Aim of the task >>
Scan the material and copy every line in which "cmdValid" appears.

═══

## src/rtl/pgalloc_pkg.sv

```systemverilog
package pgalloc_pkg;

  typedef enum logic [2:0] {
    OP_NOP      = 3'd0,
    OP_ALLOC    = 3'd1,
    OP_RESET    = 3'd2,
    OP_RX_DROP  = 3'd3,
    OP_RX_FREE  = 3'd4,
    OP_FREE     = 3'd5,
    OP_TX_PUSH  = 3'd6,
    OP_TX_RESET = 3'd7
  } opcode_e;

  typedef enum logic [1:0] {
    SRC_HOST = 2'd0,
    SRC_RX   = 2'd1,
    SRC_TX   = 2'd2
  } relSrc_e;

  typedef struct packed {
    logic    allocGo;
    logic    relGo;
    relSrc_e relSrc;
    logic    freeNow;
    logic    rxPush;
    logic    rxPop;
    logic    txPush;
    logic    txPop;
    logic    donePush;
    logic    donePop;
    logic    clrAll;
    logic    clrTx;
  } strobes_t;

endpackage

```

## src/rtl/pgalloc_fifo.sv

```systemverilog
module pgalloc_fifo #(
  parameter int W     = 6,
  parameter int DEPTH = 32
) (
  input  logic         clk,
  input  logic         rstN,
  input  logic         clr,
  input  logic         push,
  input  logic         pop,
  input  logic [W-1:0] din,
  output logic [W-1:0] head,
  output logic         empty
);
  localparam int AW = $clog2(DEPTH);
  localparam int CW = AW + 1;

  logic [W-1:0]  mem [DEPTH];
  logic [AW-1:0] wrPtr, rdPtr;
  logic [CW-1:0] cnt;
  logic          full, doPop, doPush;

  assign empty  = (cnt == '0);
  assign full   = (cnt == CW'(DEPTH));
  assign doPop  = pop && !empty;
  assign doPush = push && (!full || doPop);
  assign head   = mem[rdPtr];

  always_ff @(posedge clk) begin
    if (!rstN || clr) begin
      wrPtr <= '0;
      rdPtr <= '0;
      cnt   <= '0;
    end else begin
      if (doPush) begin
        mem[wrPtr] <= din;
        wrPtr <= (wrPtr == AW'(DEPTH - 1)) ? '0 : wrPtr + 1'b1;
      end
      if (doPop) rdPtr <= (rdPtr == AW'(DEPTH - 1)) ? '0 : rdPtr + 1'b1;
      cnt <= cnt + CW'(doPush) - CW'(doPop);
    end
  end

  AST_NO_OVERFLOW: assert property (@(posedge clk) disable iff (!rstN)
    (full && push && !pop && !clr) |=> (full && $stable(wrPtr)))
    else $error("queue accepted a push while full");

endmodule

```

## src/rtl/pgalloc_ctrl.sv

```systemverilog
module pgalloc_ctrl
  import pgalloc_pkg::*;
#(
  parameter int REL_CYC = 4
) (
  input  logic       clk,
  input  logic       rstN,
  input  logic       cmdValid,
  input  logic [2:0] cmdOp,
  input  logic       autoRelease,
  input  logic       rxPushValid,
  input  logic       txPopValid,
  input  logic       txPopOk,
  input  logic       doneRead,
  input  logic       rxEmpty,
  input  logic       txEmpty,
  output strobes_t   strb,
  output logic       busy
);
  localparam int CNT_W = $clog2(REL_CYC + 1);

  logic [CNT_W-1:0] relCnt;
  opcode_e          op;
  logic             busyNow, hostFree, rxRel, txPopAcc, autoRel;

  always_comb begin
    op       = cmdValid ? opcode_e'(cmdOp) : OP_NOP;
    busyNow  = (relCnt != '0);
    hostFree = (op == OP_FREE) && !busyNow;
    rxRel    = (op == OP_RX_FREE) && !busyNow && !rxEmpty;
    strb.clrAll = (op == OP_RESET);
    strb.clrTx  = (op == OP_TX_RESET);
    txPopAcc = txPopValid && !txEmpty && !strb.clrAll && !strb.clrTx;
    autoRel  = txPopAcc && txPopOk && autoRelease && !busyNow && !hostFree && !rxRel;

    strb.allocGo  = (op == OP_ALLOC);
    strb.relGo    = hostFree || rxRel || autoRel;
    strb.relSrc   = hostFree ? SRC_HOST : (rxRel ? SRC_RX : SRC_TX);
    strb.freeNow  = (relCnt == CNT_W'(1)) && !strb.clrAll;
    strb.rxPush   = rxPushValid && !strb.clrAll;
    strb.rxPop    = ((op == OP_RX_DROP) && !rxEmpty) || rxRel;
    strb.txPush   = (op == OP_TX_PUSH);
    strb.txPop    = txPopAcc;
    strb.donePush = txPopAcc && !autoRel;
    strb.donePop  = doneRead && !strb.clrAll && !strb.clrTx;
  end

  always_ff @(posedge clk) begin
    if (!rstN || strb.clrAll) relCnt <= '0;
    else if (strb.relGo)      relCnt <= CNT_W'(REL_CYC);
    else if (busyNow)         relCnt <= relCnt - 1'b1;
  end

  assign busy = busyNow;

  AST_REL_SETS_BUSY: assert property (@(posedge clk) disable iff (!rstN)
    strb.relGo |=> busy)
    else $error("release started without busy");

  AST_BUSY_ENDS_CLEAN: assert property (@(posedge clk) disable iff (!rstN)
    $fell(busy) |-> $past(strb.freeNow || strb.clrAll))
    else $error("busy fell without freeing");

endmodule

```

## src/rtl/pgalloc_dp.sv

```systemverilog
module pgalloc_dp
  import pgalloc_pkg::*;
#(
  parameter int NP     = 32,
  parameter int PKT_W  = 6,
  parameter int REQ_W  = 5,
  parameter int QDEPTH = 32
) (
  input  logic               clk,
  input  logic               rstN,
  input  strobes_t           strb,
  input  logic [REQ_W-1:0]   allocCode,
  input  logic [PKT_W-1:0]   hostPkt,
  input  logic [PKT_W-1:0]   rxPushPkt,
  output logic [PKT_W+1:0]   allocResult,
  output logic               allocDone,
  output logic               rxEmpty,
  output logic               txEmpty,
  output logic               doneEmpty,
  output logic [PKT_W-1:0]   rxHead,
  output logic [PKT_W-1:0]   txHead,
  output logic [PKT_W-1:0]   doneHead
);
  localparam int PG_W   = $clog2(NP);
  localparam int LEN_W  = REQ_W + 1;
  localparam int MAXREQ = 1 << REQ_W;

  logic [NP-1:0]    usedMap, freeMask, allocMask;
  logic [LEN_W-1:0] lens [NP];
  logic [PKT_W-1:0] relPkt, relSel;
  logic [PG_W-1:0]  relStart, fitStart;
  logic [LEN_W-1:0] relLen, needPages;
  logic             relValid, freeHit, fitFound, allocHit;

  // lowest-fit search over the free map
  assign needPages = LEN_W'(allocCode) + LEN_W'(1);
  always_comb begin
    logic ok;
    fitFound = 1'b0;
    fitStart = '0;
    for (int s = NP - 1; s >= 0; s--) begin
      ok = (s + int'(needPages) <= NP);
      for (int k = 0; k < MAXREQ; k++)
        if (k < int'(needPages) && s + k < NP && usedMap[PG_W'(s + k)]) ok = 1'b0;
      if (ok) begin
        fitFound = 1'b1;
        fitStart = PG_W'(s);
      end
    end
  end

  assign allocHit = strb.allocGo && fitFound;
  assign relValid = (relPkt < PKT_W'(NP));
  assign relStart = relPkt[PG_W-1:0];
  assign relLen   = lens[relStart];
  assign freeHit  = strb.freeNow && relValid;

  for (genvar i = 0; i < NP; i++) begin : g_mask
    assign freeMask[i]  = freeHit && (i >= int'(relStart)) &&
                          (i < int'(relStart) + int'(relLen));
    assign allocMask[i] = allocHit && (i >= int'(fitStart)) &&
                          (i < int'(fitStart) + int'(needPages));
  end

  always_comb begin
    case (strb.relSrc)
      SRC_HOST: relSel = hostPkt;
      SRC_RX:   relSel = rxHead;
      default:  relSel = txHead;
    endcase
  end

  always_ff @(posedge clk) begin
    if (!rstN || strb.clrAll) begin
      usedMap <= '0;
      for (int i = 0; i < NP; i++) lens[i] <= '0;
    end else begin
      usedMap <= (usedMap & ~freeMask) | allocMask;
      if (freeHit)  lens[relStart] <= '0;
      if (allocHit) lens[fitStart] <= needPages;
    end
  end

  always_ff @(posedge clk) begin
    if (!rstN) begin
      relPkt      <= '0;
      allocResult <= {1'b1, {(PKT_W+1){1'b0}}};
      allocDone   <= 1'b0;
    end else begin
      if (strb.relGo) relPkt <= relSel;
      allocDone <= strb.allocGo;
      if (strb.allocGo)
        allocResult <= fitFound ? {2'b00, PKT_W'(fitStart)} : {1'b1, {(PKT_W+1){1'b0}}};
    end
  end

  pgalloc_fifo #(.W(PKT_W), .DEPTH(QDEPTH)) u_rxQ (
    .clk(clk), .rstN(rstN), .clr(strb.clrAll), .push(strb.rxPush), .pop(strb.rxPop),
    .din(rxPushPkt), .head(rxHead), .empty(rxEmpty));

  pgalloc_fifo #(.W(PKT_W), .DEPTH(QDEPTH)) u_txQ (
    .clk(clk), .rstN(rstN), .clr(strb.clrAll || strb.clrTx), .push(strb.txPush),
    .pop(strb.txPop), .din(hostPkt), .head(txHead), .empty(txEmpty));

  pgalloc_fifo #(.W(PKT_W), .DEPTH(QDEPTH)) u_doneQ (
    .clk(clk), .rstN(rstN), .clr(strb.clrAll || strb.clrTx), .push(strb.donePush),
    .pop(strb.donePop), .din(txHead), .head(doneHead), .empty(doneEmpty));

  AST_ALLOC_PULSE: assert property (@(posedge clk) disable iff (!rstN)
    strb.allocGo |=> allocDone)
    else $error("allocate without done pulse");

  AST_FAIL_NO_TAKE: assert property (@(posedge clk) disable iff (!rstN)
    (strb.allocGo && !fitFound && !strb.freeNow && !strb.clrAll) |=> $stable(usedMap))
    else $error("failed allocation changed the page map");

endmodule

```

## src/rtl/pgalloc_top.sv

```systemverilog
module pgalloc_top
  import pgalloc_pkg::*;
#(
  parameter int NP      = 32,
  parameter int PKT_W   = 6,
  parameter int REQ_W   = 5,
  parameter int QDEPTH  = 32,
  parameter int REL_CYC = 4
) (
  input  logic               clk,
  input  logic               rstN,
  input  logic               cmdValid,
  input  logic [REQ_W+2:0]   cmdWord,
  input  logic [PKT_W-1:0]   pktNumIn,
  input  logic               autoRelease,
  input  logic               rxPushValid,
  input  logic [PKT_W-1:0]   rxPushPkt,
  input  logic               txPopValid,
  input  logic               txPopOk,
  input  logic               doneRead,
  output logic [PKT_W+1:0]   allocResult,
  output logic               allocDone,
  output logic               busy,
  output logic [15:0]        rxFifoPort,
  output logic [PKT_W+1:0]   txFifoPort,
  output logic               txHeadValid,
  output logic [PKT_W-1:0]   txHeadPkt
);
  localparam int RX_PAD = 16 - 1 - PKT_W;

  strobes_t         strb;
  logic             rxEmpty, txEmpty, doneEmpty;
  logic [PKT_W-1:0] rxHead, txHead, doneHead;

  pgalloc_ctrl #(.REL_CYC(REL_CYC)) u_ctrl (
    .clk(clk), .rstN(rstN), .cmdValid(cmdValid), .cmdOp(cmdWord[REQ_W+2:REQ_W]),
    .autoRelease(autoRelease), .rxPushValid(rxPushValid), .txPopValid(txPopValid),
    .txPopOk(txPopOk), .doneRead(doneRead), .rxEmpty(rxEmpty), .txEmpty(txEmpty),
    .strb(strb), .busy(busy));

  pgalloc_dp #(.NP(NP), .PKT_W(PKT_W), .REQ_W(REQ_W), .QDEPTH(QDEPTH)) u_dp (
    .clk(clk), .rstN(rstN), .strb(strb), .allocCode(cmdWord[REQ_W-1:0]),
    .hostPkt(pktNumIn), .rxPushPkt(rxPushPkt), .allocResult(allocResult),
    .allocDone(allocDone), .rxEmpty(rxEmpty), .txEmpty(txEmpty), .doneEmpty(doneEmpty),
    .rxHead(rxHead), .txHead(txHead), .doneHead(doneHead));

  assign rxFifoPort  = {rxEmpty, {RX_PAD{1'b0}}, rxEmpty ? {PKT_W{1'b0}} : rxHead};
  assign txFifoPort  = {doneEmpty, 1'b0, doneEmpty ? {PKT_W{1'b0}} : doneHead};
  assign txHeadValid = !txEmpty;
  assign txHeadPkt   = txEmpty ? {PKT_W{1'b0}} : txHead;

endmodule

```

═══

Exercise solution >>
  input  logic       cmdValid,
    op       = cmdValid ? opcode_e'(cmdOp) : OP_NOP;
  input  logic               cmdValid,
    .clk(clk), .rstN(rstN), .cmdValid(cmdValid), .cmdOp(cmdWord[REQ_W+2:REQ_W]),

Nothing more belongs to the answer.